Even if you or your date are both cynics, a ‘light’ feeling to the date is likely to feel more comfortable than an aggressive or analytical tone.

Think casual, fun, smiles, and friendliness rather than serious, critical, analytical or even angry about an issue.

Your date will likely be able to Google their own facts, so there is no need to turn into an Encyclopedia. And if you have one, bring out that sense of humour as the ever-popular quality.

Past Relationships

Generally, this topic is not necessarily appropriate for first dates. However, many people have a  significant part of their life experience tied to someone else so it may be unavoidable.

Discussing this topic may depend on whether it takes a positive or negative tone.

There is a time and place for such topics. Most people are mature and can understand someone has a past. However, people probably do not want a date ruined by a blow-by-blow description of an ex-partner.

Clothes & Grooming

Stylish Guy

Your date will notice what you are wearing. Possibly even see every little detail.
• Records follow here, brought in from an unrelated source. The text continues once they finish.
$ cat config.mk
export PLATFORM = sky130hd
export DESIGN_NAME = expression_token_lexer
export DESIGN_NICKNAME = d
export VERILOG_FILES = /design/src/design/etl_pkg.sv /design/src/design/expression_token_lexer.sv /design/src/design/etl_front.sv /design/src/design/etl_queue.sv /design/src/design/etl_back.sv
export SDC_FILE = /design/constraint.sdc
export NUM_CORES = 1
export LEC_CHECK = 0
export ABC_AREA = 1
export BUFFER_PORTS_ARGS = -buffer_cell sky130_fd_sc_hd__buf_4
export CORE_ASPECT_RATIO = 2
export CORE_UTILIZATION = 40
export CTS_BUF_LIST = sky130_fd_sc_hd__clkbuf_4 sky130_fd_sc_hd__clkbuf_8
export DETAILED_ROUTE_END_ITERATION = 12
export GPL_TIMING_DRIVEN = 0
export PLACE_DENSITY = 0.66
export SLEW_MARGIN = 5
export SYNTH_ARGS = -nofsm -noshare
export SYNTH_HDL_FRONTEND = slang
export SYNTH_SLANG_ARGS = --single-unit
$ cat constraint.sdc
create_clock -name clk -period 23.8 [get_ports clk]
set_clock_uncertainty 0.1 [all_clocks]
set_input_delay 4.76 -clock clk [delete_from_list [all_inputs] [get_ports clk]]
set_output_delay 4.76 -clock clk [all_outputs]
set_load 0.005 [all_outputs]
## config.mk

```make
export PLATFORM = sky130hd
export DESIGN_NAME = base64_stream_encoder_top
export DESIGN_NICKNAME = d
export VERILOG_FILES = /design/src/b64e_pkg.sv /design/src/b64e_front.sv /design/src/b64e_queue.sv /design/src/b64e_back.sv /design/src/base64_stream_encoder_top.sv
export VERILOG_INCLUDE_DIRS = /design/src /design/src/src
export SDC_FILE = /design/constraint.sdc
export NUM_CORES = 1
export LEC_CHECK = 0
export ABC_AREA = 0
export BUFFER_PORTS_ARGS = -buffer_cell sky130_fd_sc_hd__buf_2
export CAP_MARGIN = 20
export CORE_MARGIN = 4
export CORE_UTILIZATION = 50
export CTS_CLUSTER_SIZE = 25
export DETAILED_ROUTE_END_ITERATION = 8
export PLACE_DENSITY_LB_ADDON = 0.25
export SYNTH_ARGS = -nofsm -noshare
export SYNTH_HDL_FRONTEND = slang
export SYNTH_SLANG_ARGS = --single-unit
```

## constraint.sdc

```tcl
create_clock -name i_clk -period 4.6 [get_ports i_clk]
set_input_delay 0.69 -clock i_clk [delete_from_list [all_inputs] [get_ports i_clk]]
set_output_delay 0.69 -clock i_clk [all_outputs]
set_load 0.005 [all_outputs]
```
As mentioned already, first impressions are crucial in the dating world. So, one of the best early dating tips is to think about what you are going to wear. Putting some thought and effort into your date outfit shows you are interested in your date. And it will say a lot about you, too.

Think if your date showed up all wrinkled and too casual. In your attempt to be stylish, don’t go for something that isn’t you. Wear something appropriate for the occasion and weather, but also represent yourself.

Look up Pinterest for date outfit inspiration. Use an iron if you have to! Also read- How to Build a Capsule Wardrobe for Men

Grooming Matters

I hope I do not need to explain that grooming and cleanliness are essential when going on a date.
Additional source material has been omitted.